* Task brief *
Work through the data line by line, gathering every line that has the word "proof".

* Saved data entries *
┄┄┄┄┄┄┄┄┄┄

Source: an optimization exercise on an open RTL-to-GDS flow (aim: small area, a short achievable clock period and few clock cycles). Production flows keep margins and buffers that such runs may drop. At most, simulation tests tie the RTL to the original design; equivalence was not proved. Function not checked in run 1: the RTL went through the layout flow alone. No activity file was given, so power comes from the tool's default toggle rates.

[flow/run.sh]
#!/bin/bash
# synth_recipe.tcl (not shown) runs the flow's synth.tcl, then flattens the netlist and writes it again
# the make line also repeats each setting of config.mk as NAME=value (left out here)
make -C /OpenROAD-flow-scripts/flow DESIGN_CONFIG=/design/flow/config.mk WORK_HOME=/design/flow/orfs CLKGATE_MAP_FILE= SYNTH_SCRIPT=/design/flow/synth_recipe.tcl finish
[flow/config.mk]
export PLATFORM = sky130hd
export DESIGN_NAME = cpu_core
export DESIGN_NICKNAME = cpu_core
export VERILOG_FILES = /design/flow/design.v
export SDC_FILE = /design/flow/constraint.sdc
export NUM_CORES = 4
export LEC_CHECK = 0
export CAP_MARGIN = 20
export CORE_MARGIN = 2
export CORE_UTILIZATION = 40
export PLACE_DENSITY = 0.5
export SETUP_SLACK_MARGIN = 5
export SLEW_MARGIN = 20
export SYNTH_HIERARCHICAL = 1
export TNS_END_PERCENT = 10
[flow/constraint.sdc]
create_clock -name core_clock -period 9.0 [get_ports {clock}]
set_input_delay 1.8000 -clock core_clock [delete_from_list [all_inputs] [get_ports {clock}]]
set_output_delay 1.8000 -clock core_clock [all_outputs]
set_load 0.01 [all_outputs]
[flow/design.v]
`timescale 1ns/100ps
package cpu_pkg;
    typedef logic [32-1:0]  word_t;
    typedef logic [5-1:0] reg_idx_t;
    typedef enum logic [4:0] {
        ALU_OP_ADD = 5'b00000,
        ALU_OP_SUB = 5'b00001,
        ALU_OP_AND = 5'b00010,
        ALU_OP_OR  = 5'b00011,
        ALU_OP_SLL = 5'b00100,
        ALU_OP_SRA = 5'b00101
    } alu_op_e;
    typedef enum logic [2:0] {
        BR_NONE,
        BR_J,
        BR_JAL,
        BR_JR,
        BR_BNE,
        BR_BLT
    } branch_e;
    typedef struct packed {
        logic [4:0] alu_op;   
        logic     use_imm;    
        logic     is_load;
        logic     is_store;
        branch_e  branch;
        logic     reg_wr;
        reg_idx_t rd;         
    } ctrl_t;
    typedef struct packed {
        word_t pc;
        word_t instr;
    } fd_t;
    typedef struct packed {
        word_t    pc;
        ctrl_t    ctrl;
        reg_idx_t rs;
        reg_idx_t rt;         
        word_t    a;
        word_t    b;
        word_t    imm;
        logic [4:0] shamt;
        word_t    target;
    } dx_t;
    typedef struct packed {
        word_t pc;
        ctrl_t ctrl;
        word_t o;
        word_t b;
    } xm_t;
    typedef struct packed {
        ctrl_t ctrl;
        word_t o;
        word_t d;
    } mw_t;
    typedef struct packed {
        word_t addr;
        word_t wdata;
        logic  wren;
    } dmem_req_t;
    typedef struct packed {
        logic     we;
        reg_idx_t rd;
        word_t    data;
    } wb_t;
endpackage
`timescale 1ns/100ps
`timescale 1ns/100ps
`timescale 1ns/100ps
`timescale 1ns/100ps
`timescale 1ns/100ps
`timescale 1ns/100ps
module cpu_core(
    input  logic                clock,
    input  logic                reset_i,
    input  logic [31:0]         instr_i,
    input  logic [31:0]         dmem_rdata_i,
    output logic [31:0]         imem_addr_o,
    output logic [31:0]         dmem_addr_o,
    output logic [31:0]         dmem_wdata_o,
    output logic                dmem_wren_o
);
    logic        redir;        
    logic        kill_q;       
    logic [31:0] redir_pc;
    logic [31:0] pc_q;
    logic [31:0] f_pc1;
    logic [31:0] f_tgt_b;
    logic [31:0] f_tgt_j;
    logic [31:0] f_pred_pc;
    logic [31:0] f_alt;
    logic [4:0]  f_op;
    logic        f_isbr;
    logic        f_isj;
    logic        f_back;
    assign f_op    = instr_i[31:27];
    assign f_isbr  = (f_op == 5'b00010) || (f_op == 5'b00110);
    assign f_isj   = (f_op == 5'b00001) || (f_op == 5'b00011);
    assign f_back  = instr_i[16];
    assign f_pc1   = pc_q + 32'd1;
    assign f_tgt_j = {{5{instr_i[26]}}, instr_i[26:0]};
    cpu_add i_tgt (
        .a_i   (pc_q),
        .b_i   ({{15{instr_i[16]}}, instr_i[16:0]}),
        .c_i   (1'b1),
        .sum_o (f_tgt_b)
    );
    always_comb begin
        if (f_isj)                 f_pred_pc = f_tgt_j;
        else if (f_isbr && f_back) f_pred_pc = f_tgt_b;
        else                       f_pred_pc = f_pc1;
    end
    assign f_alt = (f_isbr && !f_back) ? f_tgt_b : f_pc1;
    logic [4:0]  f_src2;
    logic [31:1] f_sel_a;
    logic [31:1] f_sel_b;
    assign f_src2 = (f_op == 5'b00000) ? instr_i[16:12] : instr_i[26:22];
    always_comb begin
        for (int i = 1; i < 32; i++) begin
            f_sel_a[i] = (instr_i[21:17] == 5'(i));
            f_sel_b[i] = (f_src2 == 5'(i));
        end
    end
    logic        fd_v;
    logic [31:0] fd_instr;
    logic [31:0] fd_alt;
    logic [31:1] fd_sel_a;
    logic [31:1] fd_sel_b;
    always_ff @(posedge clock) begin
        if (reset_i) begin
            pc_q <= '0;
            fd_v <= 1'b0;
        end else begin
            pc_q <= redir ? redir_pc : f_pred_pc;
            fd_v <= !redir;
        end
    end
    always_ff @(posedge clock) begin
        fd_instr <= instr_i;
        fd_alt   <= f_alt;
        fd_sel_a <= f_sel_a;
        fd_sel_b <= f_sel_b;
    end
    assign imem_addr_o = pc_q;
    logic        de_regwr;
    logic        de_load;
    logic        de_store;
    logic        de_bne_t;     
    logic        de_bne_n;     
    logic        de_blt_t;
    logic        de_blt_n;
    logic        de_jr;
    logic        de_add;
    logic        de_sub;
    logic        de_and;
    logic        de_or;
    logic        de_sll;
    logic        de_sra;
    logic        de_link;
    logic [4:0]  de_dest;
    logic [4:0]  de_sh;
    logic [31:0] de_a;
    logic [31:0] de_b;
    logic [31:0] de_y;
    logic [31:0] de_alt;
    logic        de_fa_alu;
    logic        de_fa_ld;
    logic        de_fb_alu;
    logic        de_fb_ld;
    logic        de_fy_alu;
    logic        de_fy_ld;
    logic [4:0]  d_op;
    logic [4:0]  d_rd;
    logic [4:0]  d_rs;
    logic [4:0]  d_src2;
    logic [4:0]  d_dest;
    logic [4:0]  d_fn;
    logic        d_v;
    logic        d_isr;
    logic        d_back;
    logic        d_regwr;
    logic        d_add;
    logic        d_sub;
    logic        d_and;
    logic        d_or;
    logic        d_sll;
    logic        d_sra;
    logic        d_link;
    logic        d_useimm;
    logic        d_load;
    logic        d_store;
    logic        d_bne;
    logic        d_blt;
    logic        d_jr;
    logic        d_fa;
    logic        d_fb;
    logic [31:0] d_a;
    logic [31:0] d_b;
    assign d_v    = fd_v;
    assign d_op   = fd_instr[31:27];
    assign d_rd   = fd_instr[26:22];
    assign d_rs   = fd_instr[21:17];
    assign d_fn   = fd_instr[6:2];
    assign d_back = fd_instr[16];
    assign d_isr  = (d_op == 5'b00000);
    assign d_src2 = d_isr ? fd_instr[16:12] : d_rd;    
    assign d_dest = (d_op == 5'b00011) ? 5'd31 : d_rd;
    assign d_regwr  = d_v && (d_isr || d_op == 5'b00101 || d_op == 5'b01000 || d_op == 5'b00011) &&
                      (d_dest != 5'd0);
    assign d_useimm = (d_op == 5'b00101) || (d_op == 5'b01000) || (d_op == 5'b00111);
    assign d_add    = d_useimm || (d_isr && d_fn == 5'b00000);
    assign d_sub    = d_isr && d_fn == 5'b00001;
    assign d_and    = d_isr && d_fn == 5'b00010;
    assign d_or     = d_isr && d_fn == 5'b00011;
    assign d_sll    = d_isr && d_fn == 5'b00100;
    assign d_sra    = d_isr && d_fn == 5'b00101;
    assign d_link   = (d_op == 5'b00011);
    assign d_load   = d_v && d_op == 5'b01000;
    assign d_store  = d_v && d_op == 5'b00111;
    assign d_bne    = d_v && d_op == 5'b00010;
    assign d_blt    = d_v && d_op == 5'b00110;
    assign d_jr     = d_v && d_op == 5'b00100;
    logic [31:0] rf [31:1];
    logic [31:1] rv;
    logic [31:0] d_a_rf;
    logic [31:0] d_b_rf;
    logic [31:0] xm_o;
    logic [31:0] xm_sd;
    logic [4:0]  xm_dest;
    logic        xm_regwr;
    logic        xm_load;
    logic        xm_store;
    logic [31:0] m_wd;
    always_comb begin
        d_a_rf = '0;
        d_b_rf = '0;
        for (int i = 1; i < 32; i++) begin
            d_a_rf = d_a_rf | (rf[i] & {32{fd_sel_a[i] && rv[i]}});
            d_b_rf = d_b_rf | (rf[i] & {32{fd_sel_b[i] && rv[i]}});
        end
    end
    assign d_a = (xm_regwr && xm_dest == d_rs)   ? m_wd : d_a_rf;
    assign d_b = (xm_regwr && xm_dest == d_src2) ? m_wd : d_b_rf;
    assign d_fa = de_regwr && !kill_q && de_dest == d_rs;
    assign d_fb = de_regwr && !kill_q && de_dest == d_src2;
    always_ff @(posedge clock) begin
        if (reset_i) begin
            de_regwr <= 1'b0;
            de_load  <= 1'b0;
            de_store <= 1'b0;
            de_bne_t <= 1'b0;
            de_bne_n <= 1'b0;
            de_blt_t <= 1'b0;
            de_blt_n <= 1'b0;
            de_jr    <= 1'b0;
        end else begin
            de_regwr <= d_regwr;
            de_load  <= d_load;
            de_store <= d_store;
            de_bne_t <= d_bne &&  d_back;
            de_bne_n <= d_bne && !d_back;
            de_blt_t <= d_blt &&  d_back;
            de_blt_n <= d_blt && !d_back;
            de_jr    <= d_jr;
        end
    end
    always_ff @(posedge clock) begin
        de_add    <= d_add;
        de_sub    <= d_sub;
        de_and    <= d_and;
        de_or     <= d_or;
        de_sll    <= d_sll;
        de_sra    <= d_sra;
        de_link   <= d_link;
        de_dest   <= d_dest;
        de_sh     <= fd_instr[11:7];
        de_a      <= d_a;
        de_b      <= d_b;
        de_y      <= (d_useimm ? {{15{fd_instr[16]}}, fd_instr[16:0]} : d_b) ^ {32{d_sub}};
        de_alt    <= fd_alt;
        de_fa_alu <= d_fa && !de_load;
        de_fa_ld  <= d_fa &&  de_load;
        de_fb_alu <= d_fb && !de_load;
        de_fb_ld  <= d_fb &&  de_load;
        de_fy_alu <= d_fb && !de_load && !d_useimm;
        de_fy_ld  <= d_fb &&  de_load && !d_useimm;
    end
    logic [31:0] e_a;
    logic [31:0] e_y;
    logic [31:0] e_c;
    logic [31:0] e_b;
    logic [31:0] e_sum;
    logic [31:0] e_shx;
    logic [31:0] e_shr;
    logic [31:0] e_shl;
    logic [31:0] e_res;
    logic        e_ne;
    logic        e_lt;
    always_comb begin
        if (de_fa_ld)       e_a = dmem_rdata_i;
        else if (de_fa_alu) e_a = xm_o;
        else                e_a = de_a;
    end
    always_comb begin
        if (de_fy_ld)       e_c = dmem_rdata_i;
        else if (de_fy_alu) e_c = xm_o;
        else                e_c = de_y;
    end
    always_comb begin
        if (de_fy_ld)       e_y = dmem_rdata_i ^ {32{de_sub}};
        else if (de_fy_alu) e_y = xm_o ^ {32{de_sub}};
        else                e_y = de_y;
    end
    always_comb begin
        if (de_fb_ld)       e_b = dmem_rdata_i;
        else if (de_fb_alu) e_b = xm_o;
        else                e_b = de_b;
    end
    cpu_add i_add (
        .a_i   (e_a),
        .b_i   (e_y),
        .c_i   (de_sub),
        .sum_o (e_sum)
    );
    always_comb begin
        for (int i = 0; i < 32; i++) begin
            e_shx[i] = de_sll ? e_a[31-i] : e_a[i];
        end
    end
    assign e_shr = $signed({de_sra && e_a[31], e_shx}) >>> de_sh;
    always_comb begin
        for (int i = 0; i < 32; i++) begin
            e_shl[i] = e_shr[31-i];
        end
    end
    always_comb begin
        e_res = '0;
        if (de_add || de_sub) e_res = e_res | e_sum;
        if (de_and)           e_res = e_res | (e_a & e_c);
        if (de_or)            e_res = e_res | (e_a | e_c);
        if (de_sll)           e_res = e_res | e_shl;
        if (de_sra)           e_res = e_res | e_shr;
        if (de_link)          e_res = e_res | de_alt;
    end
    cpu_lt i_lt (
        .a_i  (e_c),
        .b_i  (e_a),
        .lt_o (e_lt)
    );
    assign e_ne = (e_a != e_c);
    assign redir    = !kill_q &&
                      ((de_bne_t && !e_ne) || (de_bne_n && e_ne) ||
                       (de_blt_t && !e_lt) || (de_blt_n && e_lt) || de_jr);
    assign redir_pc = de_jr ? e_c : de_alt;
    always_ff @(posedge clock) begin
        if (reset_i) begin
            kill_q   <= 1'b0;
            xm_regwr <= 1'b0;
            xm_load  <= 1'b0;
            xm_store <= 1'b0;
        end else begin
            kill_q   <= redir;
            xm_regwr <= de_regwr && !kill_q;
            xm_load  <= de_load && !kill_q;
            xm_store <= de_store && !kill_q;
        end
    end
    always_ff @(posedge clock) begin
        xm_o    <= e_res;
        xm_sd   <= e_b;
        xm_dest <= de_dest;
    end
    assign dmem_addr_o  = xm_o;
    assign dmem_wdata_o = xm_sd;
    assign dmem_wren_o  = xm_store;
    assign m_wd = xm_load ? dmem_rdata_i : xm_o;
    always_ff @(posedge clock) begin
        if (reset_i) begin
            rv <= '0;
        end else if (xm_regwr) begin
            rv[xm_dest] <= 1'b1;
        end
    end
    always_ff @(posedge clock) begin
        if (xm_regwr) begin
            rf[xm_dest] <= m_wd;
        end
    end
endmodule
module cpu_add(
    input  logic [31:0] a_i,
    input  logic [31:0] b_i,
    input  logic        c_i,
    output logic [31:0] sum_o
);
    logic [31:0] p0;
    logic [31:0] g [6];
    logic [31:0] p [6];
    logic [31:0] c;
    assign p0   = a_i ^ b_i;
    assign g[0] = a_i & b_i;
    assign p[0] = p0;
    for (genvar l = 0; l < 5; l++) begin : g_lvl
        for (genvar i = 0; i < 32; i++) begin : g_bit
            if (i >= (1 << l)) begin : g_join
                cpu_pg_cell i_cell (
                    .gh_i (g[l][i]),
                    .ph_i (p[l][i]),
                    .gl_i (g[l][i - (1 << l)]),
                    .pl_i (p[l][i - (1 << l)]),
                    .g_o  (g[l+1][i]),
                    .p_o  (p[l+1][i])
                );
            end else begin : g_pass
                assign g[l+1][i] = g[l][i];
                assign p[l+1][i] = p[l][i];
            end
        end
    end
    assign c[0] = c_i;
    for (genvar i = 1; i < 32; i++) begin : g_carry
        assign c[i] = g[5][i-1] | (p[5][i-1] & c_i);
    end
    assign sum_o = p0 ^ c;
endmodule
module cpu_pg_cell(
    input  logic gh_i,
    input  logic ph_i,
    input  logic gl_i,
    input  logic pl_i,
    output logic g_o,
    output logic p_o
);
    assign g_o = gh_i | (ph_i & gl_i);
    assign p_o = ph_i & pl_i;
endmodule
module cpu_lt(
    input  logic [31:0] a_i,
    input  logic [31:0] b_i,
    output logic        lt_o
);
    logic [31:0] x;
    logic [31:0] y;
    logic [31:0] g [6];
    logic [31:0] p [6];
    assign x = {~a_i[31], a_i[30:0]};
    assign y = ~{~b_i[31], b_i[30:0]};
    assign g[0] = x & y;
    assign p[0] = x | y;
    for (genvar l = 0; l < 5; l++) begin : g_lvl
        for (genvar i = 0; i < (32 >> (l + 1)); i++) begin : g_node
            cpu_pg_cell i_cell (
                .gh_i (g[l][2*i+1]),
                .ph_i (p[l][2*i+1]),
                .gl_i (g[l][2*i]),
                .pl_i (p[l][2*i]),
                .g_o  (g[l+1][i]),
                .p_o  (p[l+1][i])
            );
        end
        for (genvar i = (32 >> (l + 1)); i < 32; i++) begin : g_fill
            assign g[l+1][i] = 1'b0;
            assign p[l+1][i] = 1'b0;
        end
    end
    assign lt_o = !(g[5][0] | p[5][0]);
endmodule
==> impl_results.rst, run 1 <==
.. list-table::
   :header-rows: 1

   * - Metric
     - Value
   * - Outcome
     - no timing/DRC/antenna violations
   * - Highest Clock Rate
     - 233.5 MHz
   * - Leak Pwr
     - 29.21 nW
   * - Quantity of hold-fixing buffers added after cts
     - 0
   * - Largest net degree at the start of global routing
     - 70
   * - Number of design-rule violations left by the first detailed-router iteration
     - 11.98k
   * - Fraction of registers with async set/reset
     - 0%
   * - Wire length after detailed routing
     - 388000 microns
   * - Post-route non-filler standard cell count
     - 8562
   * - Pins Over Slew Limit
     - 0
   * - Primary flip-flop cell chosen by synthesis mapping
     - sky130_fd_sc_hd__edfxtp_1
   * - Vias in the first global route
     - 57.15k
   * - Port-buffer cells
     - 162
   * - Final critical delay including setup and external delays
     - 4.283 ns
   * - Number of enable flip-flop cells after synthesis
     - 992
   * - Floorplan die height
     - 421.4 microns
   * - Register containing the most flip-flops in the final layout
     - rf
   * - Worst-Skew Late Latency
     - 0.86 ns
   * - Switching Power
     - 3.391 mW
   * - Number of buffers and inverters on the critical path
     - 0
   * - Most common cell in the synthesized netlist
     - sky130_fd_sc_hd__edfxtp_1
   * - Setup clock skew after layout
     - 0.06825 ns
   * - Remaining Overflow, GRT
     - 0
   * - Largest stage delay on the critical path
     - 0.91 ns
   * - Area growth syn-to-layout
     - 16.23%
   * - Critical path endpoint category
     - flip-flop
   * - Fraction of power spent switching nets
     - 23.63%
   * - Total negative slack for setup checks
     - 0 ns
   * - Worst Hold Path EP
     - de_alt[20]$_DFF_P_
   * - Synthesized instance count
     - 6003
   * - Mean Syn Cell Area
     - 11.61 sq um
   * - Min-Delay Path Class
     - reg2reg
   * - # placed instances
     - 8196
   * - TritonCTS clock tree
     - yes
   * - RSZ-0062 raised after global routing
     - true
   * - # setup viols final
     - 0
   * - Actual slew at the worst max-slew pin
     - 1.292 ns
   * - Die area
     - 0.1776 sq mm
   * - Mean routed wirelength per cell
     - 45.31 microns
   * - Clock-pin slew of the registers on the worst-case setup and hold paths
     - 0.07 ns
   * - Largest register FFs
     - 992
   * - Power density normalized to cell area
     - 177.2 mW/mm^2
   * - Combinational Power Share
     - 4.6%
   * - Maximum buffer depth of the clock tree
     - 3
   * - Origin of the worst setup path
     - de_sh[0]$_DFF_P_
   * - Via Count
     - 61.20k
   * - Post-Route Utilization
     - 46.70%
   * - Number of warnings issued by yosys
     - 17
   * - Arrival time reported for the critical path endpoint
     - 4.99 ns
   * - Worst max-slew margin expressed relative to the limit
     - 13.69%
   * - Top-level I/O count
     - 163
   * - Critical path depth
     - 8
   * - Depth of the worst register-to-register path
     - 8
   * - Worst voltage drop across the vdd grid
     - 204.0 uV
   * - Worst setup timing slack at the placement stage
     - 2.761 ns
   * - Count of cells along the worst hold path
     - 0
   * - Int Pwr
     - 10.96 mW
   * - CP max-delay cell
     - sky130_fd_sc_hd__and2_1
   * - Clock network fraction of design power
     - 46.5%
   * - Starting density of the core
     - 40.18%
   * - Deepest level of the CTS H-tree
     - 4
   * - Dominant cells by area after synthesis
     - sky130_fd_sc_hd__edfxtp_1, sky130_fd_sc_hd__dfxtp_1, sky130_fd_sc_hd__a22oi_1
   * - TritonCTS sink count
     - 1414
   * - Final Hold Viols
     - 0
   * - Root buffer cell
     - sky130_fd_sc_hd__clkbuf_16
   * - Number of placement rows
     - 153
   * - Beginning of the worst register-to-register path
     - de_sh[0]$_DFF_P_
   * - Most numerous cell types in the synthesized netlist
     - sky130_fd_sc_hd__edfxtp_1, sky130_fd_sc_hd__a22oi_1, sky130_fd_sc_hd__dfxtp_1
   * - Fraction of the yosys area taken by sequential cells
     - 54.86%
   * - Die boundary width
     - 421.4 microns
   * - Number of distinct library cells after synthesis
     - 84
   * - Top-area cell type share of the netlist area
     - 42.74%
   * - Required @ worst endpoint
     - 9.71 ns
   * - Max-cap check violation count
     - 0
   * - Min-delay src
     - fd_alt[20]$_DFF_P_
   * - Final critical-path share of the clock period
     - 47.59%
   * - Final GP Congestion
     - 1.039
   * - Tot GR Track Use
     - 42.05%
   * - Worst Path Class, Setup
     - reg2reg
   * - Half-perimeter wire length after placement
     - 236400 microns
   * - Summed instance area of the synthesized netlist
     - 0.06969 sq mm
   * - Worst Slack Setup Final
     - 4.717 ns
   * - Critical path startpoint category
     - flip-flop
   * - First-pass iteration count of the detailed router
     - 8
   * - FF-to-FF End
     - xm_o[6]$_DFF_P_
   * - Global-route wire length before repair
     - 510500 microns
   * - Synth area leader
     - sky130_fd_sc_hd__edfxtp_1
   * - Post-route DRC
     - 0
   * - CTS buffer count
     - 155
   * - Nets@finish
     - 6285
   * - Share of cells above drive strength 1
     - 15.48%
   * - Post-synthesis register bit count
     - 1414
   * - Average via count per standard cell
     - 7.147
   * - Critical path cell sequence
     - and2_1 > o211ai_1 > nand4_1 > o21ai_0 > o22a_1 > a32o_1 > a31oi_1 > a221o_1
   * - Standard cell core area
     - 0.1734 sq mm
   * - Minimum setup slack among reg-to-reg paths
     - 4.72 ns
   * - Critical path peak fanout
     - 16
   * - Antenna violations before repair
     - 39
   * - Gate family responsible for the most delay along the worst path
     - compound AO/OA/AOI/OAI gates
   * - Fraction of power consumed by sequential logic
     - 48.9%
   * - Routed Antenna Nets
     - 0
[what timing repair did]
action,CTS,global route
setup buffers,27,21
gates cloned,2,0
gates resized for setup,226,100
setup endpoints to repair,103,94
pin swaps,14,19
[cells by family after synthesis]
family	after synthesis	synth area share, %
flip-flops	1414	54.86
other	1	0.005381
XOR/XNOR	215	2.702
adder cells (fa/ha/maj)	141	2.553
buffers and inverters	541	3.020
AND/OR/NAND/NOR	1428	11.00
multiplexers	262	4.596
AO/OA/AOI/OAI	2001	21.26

┄┄┄┄┄┄┄┄┄┄

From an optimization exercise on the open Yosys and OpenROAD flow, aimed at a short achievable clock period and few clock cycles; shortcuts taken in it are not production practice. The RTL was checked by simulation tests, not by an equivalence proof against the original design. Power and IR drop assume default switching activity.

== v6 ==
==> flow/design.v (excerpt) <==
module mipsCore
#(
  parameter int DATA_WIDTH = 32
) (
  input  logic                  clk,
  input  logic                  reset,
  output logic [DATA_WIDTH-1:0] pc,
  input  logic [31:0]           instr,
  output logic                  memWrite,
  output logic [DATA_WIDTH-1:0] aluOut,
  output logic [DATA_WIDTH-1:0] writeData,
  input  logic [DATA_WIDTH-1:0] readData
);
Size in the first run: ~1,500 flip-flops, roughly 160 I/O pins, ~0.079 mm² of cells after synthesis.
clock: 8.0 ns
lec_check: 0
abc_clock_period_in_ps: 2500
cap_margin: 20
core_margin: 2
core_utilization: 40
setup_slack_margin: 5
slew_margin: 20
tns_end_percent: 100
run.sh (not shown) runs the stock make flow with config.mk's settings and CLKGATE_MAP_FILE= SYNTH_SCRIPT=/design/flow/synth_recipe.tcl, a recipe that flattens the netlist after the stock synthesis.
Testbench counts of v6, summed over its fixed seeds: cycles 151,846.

┄┄┄┄┄┄┄┄┄┄

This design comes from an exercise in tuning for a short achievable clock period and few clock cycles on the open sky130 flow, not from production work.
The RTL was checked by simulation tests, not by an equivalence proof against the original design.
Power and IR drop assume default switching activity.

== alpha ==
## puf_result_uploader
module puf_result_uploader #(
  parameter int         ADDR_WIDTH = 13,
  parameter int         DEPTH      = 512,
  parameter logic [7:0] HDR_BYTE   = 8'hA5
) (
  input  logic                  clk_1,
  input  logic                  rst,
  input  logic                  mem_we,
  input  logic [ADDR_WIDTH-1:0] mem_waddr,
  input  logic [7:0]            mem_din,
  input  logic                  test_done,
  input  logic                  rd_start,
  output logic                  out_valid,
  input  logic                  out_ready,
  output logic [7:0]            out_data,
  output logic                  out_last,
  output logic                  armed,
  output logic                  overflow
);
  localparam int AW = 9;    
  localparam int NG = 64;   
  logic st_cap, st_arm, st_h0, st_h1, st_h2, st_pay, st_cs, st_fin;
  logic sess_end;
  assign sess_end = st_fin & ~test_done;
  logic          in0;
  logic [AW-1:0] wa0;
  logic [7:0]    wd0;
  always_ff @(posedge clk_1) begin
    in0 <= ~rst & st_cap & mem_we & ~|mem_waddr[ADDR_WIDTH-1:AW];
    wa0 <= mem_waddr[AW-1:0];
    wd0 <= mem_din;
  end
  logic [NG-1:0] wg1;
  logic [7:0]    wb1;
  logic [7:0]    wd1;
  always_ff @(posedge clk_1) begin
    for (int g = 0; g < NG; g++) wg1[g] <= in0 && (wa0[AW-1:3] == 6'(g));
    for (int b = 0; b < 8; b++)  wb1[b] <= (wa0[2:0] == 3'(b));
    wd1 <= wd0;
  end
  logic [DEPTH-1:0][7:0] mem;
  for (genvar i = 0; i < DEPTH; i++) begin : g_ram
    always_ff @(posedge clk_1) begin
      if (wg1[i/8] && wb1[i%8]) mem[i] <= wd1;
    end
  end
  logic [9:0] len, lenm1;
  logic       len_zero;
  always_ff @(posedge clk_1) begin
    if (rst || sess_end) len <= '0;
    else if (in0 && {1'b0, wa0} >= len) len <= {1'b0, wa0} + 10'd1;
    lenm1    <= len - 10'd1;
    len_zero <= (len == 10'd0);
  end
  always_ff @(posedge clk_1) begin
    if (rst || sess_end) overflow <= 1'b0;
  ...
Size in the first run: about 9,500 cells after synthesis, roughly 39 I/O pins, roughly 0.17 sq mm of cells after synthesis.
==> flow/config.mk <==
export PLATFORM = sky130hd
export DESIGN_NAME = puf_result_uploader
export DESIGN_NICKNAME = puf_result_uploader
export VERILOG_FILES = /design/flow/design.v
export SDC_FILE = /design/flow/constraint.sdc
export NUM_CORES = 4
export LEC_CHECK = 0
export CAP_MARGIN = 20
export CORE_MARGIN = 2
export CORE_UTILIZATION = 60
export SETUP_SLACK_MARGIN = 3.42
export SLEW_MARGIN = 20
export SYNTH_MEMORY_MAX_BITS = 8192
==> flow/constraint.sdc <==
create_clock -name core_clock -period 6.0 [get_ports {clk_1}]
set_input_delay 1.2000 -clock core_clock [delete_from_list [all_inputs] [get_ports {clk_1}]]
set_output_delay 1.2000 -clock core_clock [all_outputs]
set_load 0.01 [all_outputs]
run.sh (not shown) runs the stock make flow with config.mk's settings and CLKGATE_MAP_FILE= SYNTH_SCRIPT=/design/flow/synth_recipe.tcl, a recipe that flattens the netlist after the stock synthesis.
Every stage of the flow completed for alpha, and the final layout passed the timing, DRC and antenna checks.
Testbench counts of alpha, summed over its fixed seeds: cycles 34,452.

┄┄┄┄┄┄┄┄┄┄

* Solution for this exercise *
From an optimization exercise on the open Yosys and OpenROAD flow, aimed at a short achievable clock period and few clock cycles; shortcuts taken in it are not production practice. The RTL was checked by simulation tests, not by an equivalence proof against the original design. Power and IR drop assume default switching activity.
The RTL was checked by simulation tests, not by an equivalence proof against the original design.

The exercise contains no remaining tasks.